I would be checking connector first.
I have had many people come to me with starter and alt faults.
Most people "get" voltage. That is fine, with electronics, most circuits are voltage level driven, very little (if any, and if then is only "signal) current) Most don't get current, especially high current. The alt leads handle highest current on the car, except for the starter motor.
I have NEVER seen a car come back from a shop with a cleaned alt/starter lead. With starter leads, they just replace. I have seen so many cars where people were told they needed new starter/alt = was connections.
People understand "connected/disconnected"; but most don't understand resistance across a low resistance connection. A few ohms can create heat that then causes expansion/intermittent faults. Those sorts of low resistances are impossible to check with multimeters, and need meggers. Even elec shops don't have them these days, if in doubt, they replace. And unless you understand cct voltage drop under high current load implicitly; a multimeter won't tell you much in a "few ohms" situation.
Auto elecs don't change bearings/brushes/coils anymore. Here they don't even stock ANY brushes or bearings. They just exchange entire assy. I don't, I fix it. I will NEVER get a new alt for hundreds when $10 worth of brushes will fix............. but most don't have the means, so fair enough.
My sons car burnt out the alt connection, as was dirty and they fitted a new, higher o/p alt = didn't clean it. When I went straight to the alt, "It can't be that/just replaced....." = it was the lead. A snooty woman in a BMW that wouldn't start (when I asked to get to battery) "It CAN'T be the battery, they just replaced......."; leads corroded/not cleaned/not done up properly.
Point is - when something goes wrong on a car and the last thing was "somebody changed"; it is often there..........but many just "keep changing/replace." Can do that all day (and at great expense), but no point if connection not good.

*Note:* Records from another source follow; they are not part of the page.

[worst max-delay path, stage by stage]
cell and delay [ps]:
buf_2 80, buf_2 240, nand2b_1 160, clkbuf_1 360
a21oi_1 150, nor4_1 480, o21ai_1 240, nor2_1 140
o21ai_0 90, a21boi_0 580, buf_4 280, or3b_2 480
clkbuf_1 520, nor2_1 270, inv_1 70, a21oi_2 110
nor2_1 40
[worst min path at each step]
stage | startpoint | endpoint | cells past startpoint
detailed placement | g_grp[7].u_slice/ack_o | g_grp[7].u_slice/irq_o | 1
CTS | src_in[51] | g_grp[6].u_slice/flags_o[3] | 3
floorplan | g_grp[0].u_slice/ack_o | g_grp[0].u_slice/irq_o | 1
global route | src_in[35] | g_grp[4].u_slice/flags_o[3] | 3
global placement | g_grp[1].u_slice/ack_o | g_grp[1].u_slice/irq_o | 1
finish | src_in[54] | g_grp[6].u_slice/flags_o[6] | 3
$ cat config.mk
export PLATFORM = sky130hd
export DESIGN_NAME = secfrac_timer
export DESIGN_NICKNAME = d
export VERILOG_FILES = /design/src/rtl/secfrac_pkg.sv /design/src/rtl/secfrac_count.sv /design/src/rtl/secfrac_alarm.sv /design/src/rtl/secfrac_flag.sv /design/src/rtl/secfrac_timer.sv
export SDC_FILE = /design/constraint.sdc
export NUM_CORES = 1
export LEC_CHECK = 0
export ABC_AREA = 1
export BUFFER_PORTS_ARGS = -buffer_cell sky130_fd_sc_hd__buf_2
export CORE_ASPECT_RATIO = 1.1
export CORE_MARGIN = 2
export CORE_UTILIZATION = 35
export CTS_BUF_LIST = sky130_fd_sc_hd__clkbuf_4 sky130_fd_sc_hd__clkbuf_8
export DETAILED_ROUTE_END_ITERATION = 6
export GPL_ROUTABILITY_DRIVEN = 0
export SLEW_MARGIN = 25
export SYNTH_ARGS = -nofsm -noshare
export SYNTH_HDL_FRONTEND = slang
export SYNTH_SLANG_ARGS = --single-unit
$ cat constraint.sdc
create_clock -name clk_i -period 4.6 [get_ports clk_i]
set_input_delay 0.46 -clock clk_i [delete_from_list [all_inputs] [get_ports clk_i]]
set_output_delay 0.46 -clock clk_i [all_outputs]
set_load 0.1 [all_outputs]
$ cat src/rtl/secfrac_pkg.sv
package secfrac_pkg;
   // status bit positions, shared by the clear mask and the flag bank
   localparam int unsigned ST_ALARM = 0;
   localparam int unsigned ST_OVF   = 1;
   localparam int unsigned ST_W     = 2;
endpackage

$ cat src/rtl/secfrac_count.sv
module secfrac_count #(
   parameter int unsigned SEC_W  = 32,
   parameter int unsigned FRAC_W = 15
) (
   input  logic              clk_i,
   input  logic              rst_ni,
   input  logic              tick_i,
   input  logic              gate_ok_i,
   input  logic              ovf_i,
   input  logic              sec_we_i,
   input  logic [SEC_W-1:0]  sec_wd_i,
   input  logic              frac_we_i,
   input  logic [FRAC_W-1:0] frac_wd_i,
   output logic [SEC_W-1:0]  sec_o,
   output logic [FRAC_W-1:0] frac_o,
   output logic [SEC_W-1:0]  next_sec_o,
   output logic              sec_step_o,
   output logic              wrap_o
);
   localparam int unsigned CNT_W = SEC_W + FRAC_W;

   logic [CNT_W-1:0] cnt_q;
   logic [CNT_W:0]   cnt_inc;
   logic             armed_q;
   logic             loading;
   logic             advance;

   assign loading = sec_we_i | frac_we_i;
   assign advance = tick_i & armed_q & gate_ok_i & ~ovf_i & ~loading;
   assign cnt_inc = {1'b0, cnt_q} + {{CNT_W{1'b0}}, 1'b1};

   always_ff @(posedge clk_i) begin
      if (!rst_ni) begin
         cnt_q   <= '0;
         armed_q <= 1'b0;
      end else begin
         if (sec_we_i) begin
            cnt_q[CNT_W-1:FRAC_W] <= sec_wd_i;
            armed_q               <= 1'b1;
         end
         if (frac_we_i) begin
            cnt_q[FRAC_W-1:0] <= frac_wd_i;
         end
         if (advance) begin
            cnt_q <= cnt_inc[CNT_W-1:0];
         end
      end
   end

   assign sec_o      = cnt_q[CNT_W-1:FRAC_W];
   assign frac_o     = cnt_q[FRAC_W-1:0];
   assign next_sec_o = cnt_inc[CNT_W-1:FRAC_W];
   assign sec_step_o = advance & (&cnt_q[FRAC_W-1:0]);
   assign wrap_o     = advance & cnt_inc[CNT_W];
endmodule

$ cat src/rtl/secfrac_alarm.sv
module secfrac_alarm #(
   parameter int unsigned SEC_W = 32
) (
   input  logic             clk_i,
   input  logic             rst_ni,
   input  logic             alarm_we_i,
   input  logic [SEC_W-1:0] alarm_wd_i,
   input  logic             sec_step_i,
   input  logic [SEC_W-1:0] next_sec_i,
   output logic             match_o
);
   logic [SEC_W-1:0] alarm_q;
   logic             unset;

   always_ff @(posedge clk_i) begin
      if (!rst_ni) begin
         alarm_q <= '1;
      end else if (alarm_we_i) begin
         alarm_q <= alarm_wd_i;
      end
   end

   // all ones is the "no alarm" value
   assign unset   = &alarm_q;
   assign match_o = sec_step_i & ~unset & (next_sec_i == alarm_q);
endmodule

$ cat src/rtl/secfrac_flag.sv
module secfrac_flag (
   input  logic clk_i,
   input  logic rst_ni,
   input  logic set_i,
   input  logic clr_i,
   output logic flag_o
);
   always_ff @(posedge clk_i) begin
      if (!rst_ni) begin
         flag_o <= 1'b0;
      end else if (set_i) begin
         flag_o <= 1'b1;
      end else if (clr_i) begin
         flag_o <= 1'b0;
      end
   end
endmodule

$ cat src/rtl/secfrac_timer.sv
module secfrac_timer
   import secfrac_pkg::*;
#(
   parameter int unsigned SEC_W   = 32,
   parameter int unsigned FRAC_W  = 15,
   parameter bit          IRQ_REG = 1'b0
) (
   input  logic              clk_i,
   input  logic              rst_ni,
   input  logic              tick_i,
   input  logic              cnt_en_i,
   input  logic              nonvalid_i,
   input  logic              freeze_i,
   input  logic              irq_en_i,
   input  logic              sec_we_i,
   input  logic [SEC_W-1:0]  sec_wdata_i,
   input  logic              frac_we_i,
   input  logic [FRAC_W-1:0] frac_wdata_i,
   input  logic              alarm_we_i,
   input  logic [SEC_W-1:0]  alarm_wdata_i,
   input  logic              clr_we_i,
   input  logic [ST_W-1:0]   clr_data_i,
   output logic [SEC_W-1:0]  sec_o,
   output logic [FRAC_W-1:0] frac_o,
   output logic              alarm_flag_o,
   output logic              ovf_flag_o,
   output logic              irq_o
);
   generate
      if (SEC_W < 2 || FRAC_W < 1 || SEC_W + FRAC_W > 64) begin : g_bad_cfg
         $error("secfrac_timer: SEC_W must be >= 2, FRAC_W >= 1, total <= 64");
      end
   endgenerate

   logic [SEC_W-1:0] next_sec;
   logic             sec_step;
   logic             wrap;
   logic             match;
   logic             gate_ok;
   logic [ST_W-1:0]  set_vec;
   logic [ST_W-1:0]  clr_vec;
   logic [ST_W-1:0]  flags;

   assign gate_ok = cnt_en_i & ~nonvalid_i & ~freeze_i;

   secfrac_count #(.SEC_W(SEC_W), .FRAC_W(FRAC_W)) u_count (
      .clk_i      (clk_i),
      .rst_ni     (rst_ni),
      .tick_i     (tick_i),
      .gate_ok_i  (gate_ok),
      .ovf_i      (flags[ST_OVF]),
      .sec_we_i   (sec_we_i),
      .sec_wd_i   (sec_wdata_i),
      .frac_we_i  (frac_we_i),
      .frac_wd_i  (frac_wdata_i),
      .sec_o      (sec_o),
      .frac_o     (frac_o),
      .next_sec_o (next_sec),
      .sec_step_o (sec_step),
      .wrap_o     (wrap)
   );

   secfrac_alarm #(.SEC_W(SEC_W)) u_alarm (
      .clk_i      (clk_i),
      .rst_ni     (rst_ni),
      .alarm_we_i (alarm_we_i),
      .alarm_wd_i (alarm_wdata_i),
      .sec_step_i (sec_step),
      .next_sec_i (next_sec),
      .match_o    (match)
   );

   always_comb begin
      set_vec           = '0;
      set_vec[ST_ALARM] = match;
      set_vec[ST_OVF]   = wrap;
   end
   assign clr_vec = {ST_W{clr_we_i}} & clr_data_i;

   for (genvar i = 0; i < ST_W; i++) begin : g_flag
      secfrac_flag u_flag (
         .clk_i  (clk_i),
         .rst_ni (rst_ni),
         .set_i  (set_vec[i]),
         .clr_i  (clr_vec[i]),
         .flag_o (flags[i])
      );
   end

   assign alarm_flag_o = flags[ST_ALARM];
   assign ovf_flag_o   = flags[ST_OVF];

   generate
      if (IRQ_REG) begin : g_irq_reg
         logic irq_q;
         always_ff @(posedge clk_i) begin
            if (!rst_ni) irq_q <= 1'b0;
            else         irq_q <= flags[ST_ALARM] & irq_en_i;
         end
         assign irq_o = irq_q;
      end else begin : g_irq_comb
         assign irq_o = flags[ST_ALARM] & irq_en_i;
      end
   endgenerate
endmodule

## Yosys cells after proc, flatten, opt, wreduce, memory -nomap -nowiden

Index checks and enable logic that the tools add are counted.

- Add/sub/neg operators: 1
- Equal/unequal tests: 1
- Mux-type cells: 7
- Bitwise gates (word level): 18
- Reduce and logical (&&, ||, !) cells: 6

Operators with widths:

| operator | count |
|---|---|
| $add 47x1->48 const B | 1 |
| $mux 47 | 1 |
| $eq 32x32->1 | 1 |
| $mux 32 | 1 |
| $reduce_and 32->1 | 1 |
| $mux 15 | 1 |
| $reduce_and 15->1 | 1 |
| $and 1x1->1 | 11 |
| $reduce_bool 2->1 | 4 |
| $not 1->1 | 5 |
| $mux 1 | 4 |
| $and 2x2->2 | 1 |
| $or 1x1->1 | 1 |

- Flip-flop bits (word level): 82
- Bits of input ports: 92
- Output and inout bits: 50
- Word-level logic and storage cells: 39

## Longest topological paths before layout

- Word-level depth: 10
- Depth in mapped cells: 17
- Gate-level depth less buffers: 17

## Cells and area by module

Synthesis repeated with hierarchy kept, for this count alone.

- Cell total of the unflattened synthesis: 920
- Area total of the unflattened synthesis: 5546.6 um^2

By module, submodules not included:

| module | times used | cells each | area an instance (um^2) | sequential area each (um^2) |
|---|---|---|---|---|
| secfrac_count | 1 | 593 | 3601.0 | 960.9 |
| secfrac_alarm | 1 | 306 | 1821.7 | 640.6 |
| secfrac_flag | 2 | 6 | 43.8 | 20.0 |
| secfrac_timer | 1 | 9 | 36.3 | 0.0 |

## Worst setup path after synthesis

OpenSTA, ideal clock, no wires.

- Kind: reg2reg
- Start: register u_count.cnt_q[1]
- End: register g_flag[0].u_flag.flag_o
- Library setup time: 0.067 ns
- Data arrival time: 2.625 ns
- Data required time: 4.533 ns
- Setup slack: 1.907 ns
- Cell stages (with the launch flop): 16
- Buffers on the path: 0
- Clock period less this slack: 2.693 ns
- Path through: dfxtp_1 ha_1 inv_1 nor2_4 nand2_4 nor2_1 nand3_1 nand3_1 nand2_1 inv_1 nand2_1 nor2_1 nand2_1 nor2_1 nand3_1 a21oi_2

- Longest elaborated chain between the ends: 5
- Elaborated cells between the ends (all ways): 8
- Those cells by class: 1 x add/sub; 1 x eq/ne; 1 x mux; 3 x bitwise; 2 x reduce/logical

RTL lines:

| item | RTL line | source |
|---|---|---|
| start: declaration | secfrac_count.sv:22 | `logic [CNT_W-1:0] cnt_q;` |
| start signal: indexed assignment | secfrac_count.sv:38 | `cnt_q[CNT_W-1:FRAC_W] <= sec_wd_i;` |
| start signal: indexed assignment | secfrac_count.sv:42 | `cnt_q[FRAC_W-1:0] <= frac_wd_i;` |
| start signal: assignment | secfrac_count.sv:45 | `cnt_q <= cnt_inc[CNT_W-1:0];` |
| branches (longest 3 deep; another with $add 47x1->48) | - |  |
| $and 1x1->1 * | secfrac_alarm.sv:25 | `assign match_o = sec_step_i & ~unset & (next_sec_i == alarm_q);` |
| $mux 1 / $reduce_bool 2->1 (equally long branches) | - |  |
| end signal: assignment | secfrac_flag.sv:10 | `flag_o <= 1'b0;` |
| end signal: assignment | secfrac_flag.sv:12 | `flag_o <= 1'b1;` |
| end signal: assignment | secfrac_flag.sv:14 | `flag_o <= 1'b0;` |
| end: declaration | secfrac_flag.sv:6 | `output logic flag_o` |

Every way passes the cells marked *.
A chain may end at the register's enable or synchronous reset.

## Worst setup path in the final report

- Start: input port frac_we_i
- End: register u_count.cnt_q[12]

- Longest elaborated chain between the ends: 4
- Elaborated cells between the ends (all ways): 5
- Those cells by class: 1 x mux; 3 x bitwise; 1 x reduce/logical

RTL lines:

| item | RTL line | source |
|---|---|---|
| start: declaration | secfrac_timer.sv:17 | `input logic frac_we_i,` |
| $or 1x1->1 | secfrac_count.sv:28 | `assign loading = sec_we_i \| frac_we_i;` |
| $not 1->1 | secfrac_count.sv:29 | `assign advance = tick_i & armed_q & gate_ok_i & ~ovf_i & ~loading;` |
| $and 1x1->1 | secfrac_count.sv:29 |  |
| $mux 47 / $reduce_bool 2->1 (equally long branches) | - |  |

Several ways; a longest one is shown, not always the timed one.

==> out/qor.yml <==
outcome:
  status: "finished, final reports clean"
final_layout:
  num-fill-cells: 1805
  nets: 1183
  diodes: 0
  drive_gt1_share_pct: 18.17
  syn2layout_area_growth_pct: 19.08
clock_tree:
  root_buffer: "clkbuf_8"
  cts_resized: 0
  htree_levels: 3
  hold_buffers: 0
  post_cts_buffers: 0
  cts_tree: "done"
  cts_buffer_depth: 2
  cts_sinks: 82
  cts_buffers: 9
  clk_pin_slew_worst_paths_ns: 0.09
  clk_latency_ns: 0.39
die:
  core-area_sq_um: 15740
  io_pins: 142
  start_util_pct: 35.89
  rows: 48
  fp.dieArea_sq_um: 17170
  die_w_um: 125.1
  die_y_um: 137.2
logic_synthesis:
  ys_async_sr_fraction_pct: 0
  synth_nets: 1058
  seq_area_frac_synth_pct: 29.07
  synthCells: 965
  synth-warning-count: 0
  postSynthAreaPerCell_sq_um: 5.851
  synth_ff_type: "dfxtp_1"
  synthAdderAreaFrac_pct: 0.2216
  synth-compound-area-share_pct: 13.49
  synth_top_family_by_area: "simple AND/OR/NAND/NOR gates"
  synth_edf_count: 0
  synthSimpleGateAreaFrac_pct: 46.73
  ys_seq_elements: 82
  syn_area_sq_um: 5647
  synth_xor_area_share_pct: 1.418
  yosysUniqueCellTypes: 35
  synthMuxAreaShare_pct: 0
critical_path:
  worst-path-buf-inv: 5
  cp-end-kind: "flip-flop"
  rr_startpoint: "u_count.cnt_q[14]"
  path_delay_family: "buffers and inverters"
  path_max_fanout: 22
  cpMostUsedCell: "nand2_1"
  slowest_stage: "inv_1"
  worstPathRequired_ns: 4.89
  slowest_delay_ns: 0.45
  worstPathArrival_ns: 2.83
  ff2ff_path_depth: 14
  cp-start-kind: "input port"
  startpoint: "frac_we_i"
  worst-setup-path-type: "in -> reg"
  r2r_setup_slack_ns: 2.18
  crit_chain: "buf_2 -> inv_1 -> nand2_1 -> nor3_1 -> nand2_1 -> inv_1 -> buf_4 -> nand2_1 -> nand3_1 -> o211ai_1 -> nand2_1 -> inv_1"
  r2r_end: "g_flag[0].u_flag.flag_o"
sta:
  slew_headroom_pct: 37.83
  fin_worst_hold_slack_ns: 0.2785
  hold_violations: 0
  fin_tns_setup_ns: 0
  drv_slew: 0
  finClkSkew_ns: 0.01097
  rsz0062_at_grt: "false"
  min_period_ns: 2.538
  worst_slew_pin_slew_ns: 0.9325
  setup_viol: 0
  fmax_mhz: 394.0
  post-route-period-util_pct: 55.18
drt:
  met1_length_um: 9332
  viasPerCell: 5.110
  finalWirelength_um: 20430
  first_pass_iters: 5
  postRouteAntennaNets: 0
  vias: 6617
  wl_met2_um: 9470
  route.met3.wl_um: 1158
  top_layer_used: "met4"
  first_iter_violations: 470
  drc: 0
  drt-wirelength-per-cell_um: 15.78
global_route:
  track_usage_pct: 23.80
  grt_pass1_wl_um: 32040
  grt_max_degree: 63
  gr-total-overflow: 0
  antenna_found_initial: 0
  grt_pass1_vias: 6153
run:
  cap_viol_max_count: 0
min_path:
  hold_depth: 3
  min_to: "u_alarm.alarm_q[19]"
  hold_class: "in -> reg"
  min_from: "alarm_wdata_i[19]"
pwr:
  ir_drop_v: 0.0001624
  power_density_nw_per_um2: 268.9
  power.leakage_nw: 3.181
place:
  place_hpwl_um: 16030
  io_buffers: 141
==> worst min-delay path: stages <==
cell and delay, ns:
buf_2 0.07, nand2_1 0.04, nand3_1 0.06
==> cell usage after synthesis (7+ instances only) <==
master | count | area, sq um
o21a_1 | 7 | 52.55
nor2_4 | 8 | 90.09
o21ai_0 | 41 | 205.2
nor2_1 | 111 | 416.7
clkbuf_1 | 29 | 108.9
dfxtp_1 | 82 | 1642
nand4_1 | 12 | 75.07
a31oi_1 | 31 | 193.9
nand3b_1 | 7 | 52.55
inv_1 | 101 | 379.1
nand2_2 | 14 | 87.58
a21oi_1 | 38 | 190.2
nor2_2 | 7 | 43.79
nand2_1 | 323 | 1212
nand3_1 | 111 | 555.5
==> layout by cell type, fill, tap and decap left out, drive strengths merged <==
cell | synthesis | layout
o21ai | 43 | 43
a21oi | 39 | 39
clkinvlp | 0 | 2
buf | 2 | 145
bufinv | 0 | 1
xor2 | 3 | 3
inv | 104 | 104
o311ai | 3 | 3
o211ai | 6 | 6
nor2 | 127 | 127
a221oi | 3 | 3
xnor2 | 1 | 1
xnor3 | 2 | 2
a31oi | 31 | 31
clkinv | 1 | 2
dfxtp | 82 | 82
nand4 | 12 | 12
clkbuf | 29 | 12
nand2 | 338 | 338
or2 | 2 | 2
nand3b | 7 | 7
nor4 | 4 | 4
o21a | 7 | 7
ha | 1 | 1
nor3 | 6 | 6
nand3 | 111 | 111
and2 | 1 | 1
==> routing by layer <==
layer	track usage (%)	up-vias
li1	-	3387
met2	40.25	216
met4	8.827	0
met1	31.26	2988
met3	3.068	26
met5	0	-
==> logic make-up (layout without fill, tap and decap cells) <==
kind of cell / after synthesis / after routing
XOR/XNOR: 6 / 6
buffers and inverters: 136 / 266
flip-flops: 82 / 82
AO/OA/AOI/OAI: 132 / 132
AND/OR/NAND/NOR: 608 / 608
adder cells (fa/ha/maj): 1 / 1
==> per-stage QoR <==
step	util [%]	cell area, sq um	cells	total power, mW	worst slack [ns]
2_1_floorplan	-	5647	965	1.127	1.907
3_3_place_gp	41.40	6515	1279	1.246	1.770
3_5_place_dp	41.40	6515	1279	1.248	1.679
4_1_cts	42.73	6724	1295	1.819	2.092
5_1_grt	42.73	6724	1295	1.884	1.855
6_report	42.73	6724	1295	1.808	2.062
==> area by class of cell <==
type	instances	area [sq um]	area share, %
Clock buffer	12	158.9	2.363
Sequential cell	82	1642	24.41
Clock inverter	4	50.05	0.7443
Inverter	105	394.1	5.862
Multi-Input combinational cell	747	3493	51.95
Tap cell	200	250.2	3.722
Timing Repair Buffer	145	735.7	10.94
==> how the worst max path moves through the flow <==
stage | to | cells past startpoint
after floorplan | g_flag[0].u_flag.flag_o | 15
after global placement | u_count.cnt_q[12] | 12
after detailed placement | u_count.cnt_q[13] | 12
after CTS | u_count.cnt_q[12] | 12
after global routing | u_count.cnt_q[13] | 12
final | u_count.cnt_q[12] | 12
==> report_power, final <==
group	switching (mW)	internal, mW
combinational	0.310	0.111
clock	0.290	0.286
sequential	0.0579	0.753
total	0.658	1.15
==> registers in the layout, indices dropped and copies added, names as in the netlist <==
name                  count
u_alarm.alarm_q          32
u_count.armed_q           1
g_flag.u_flag.flag_o      2
u_count.cnt_q            47
Note: power is estimated with default switching activity, not from simulation.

I would be removing alt lead (DISCONNECT BATTERY/LEAD ALWAYS LIVE). If it isn't bright metal clean, wire brush it until it is. They won't do that. Even if you ask them to. Well, my experience anyway.
Then you can move on.
It COULD be the new alt. It is far more likely they have disturbed a dirty/hard working alt connection/dirty faces not connecting properly; and easy to check. Problem with cars now is that these terminals are crimped; and crimped terminals can have corrosion inside = same problem.The "industry" loves crimped connections, I hate them for high current, but everyone uses them, so you won't win. We had them fail on a 10 million dollar missile guidance radar, and they would NOT admit the crimps were the problem, when we could see they were. So the car industry is not alone...............
It only takes a couple of ohms. Those connections (and the connections between case and engine block )MUST be spotlessly clean, otherwise you can chase other problems all day. Engine block connection very large surface area, so rarely a problem, but if lots of corrosion, it is possible.
If anyone has elec training, and the above is "suck eggs" I apologize. I hesitate to mention elec theory, as people are funny. Here (in Australia), people get their science and medical info from scientists and Dr's. But they get their elec advice "from a guy down the pub" and abuse any elec tradie who "dares to defy the pub guru". Hence why you never discuss it with the average Joe here.
This forum is "more forgiving"............... Thankfully.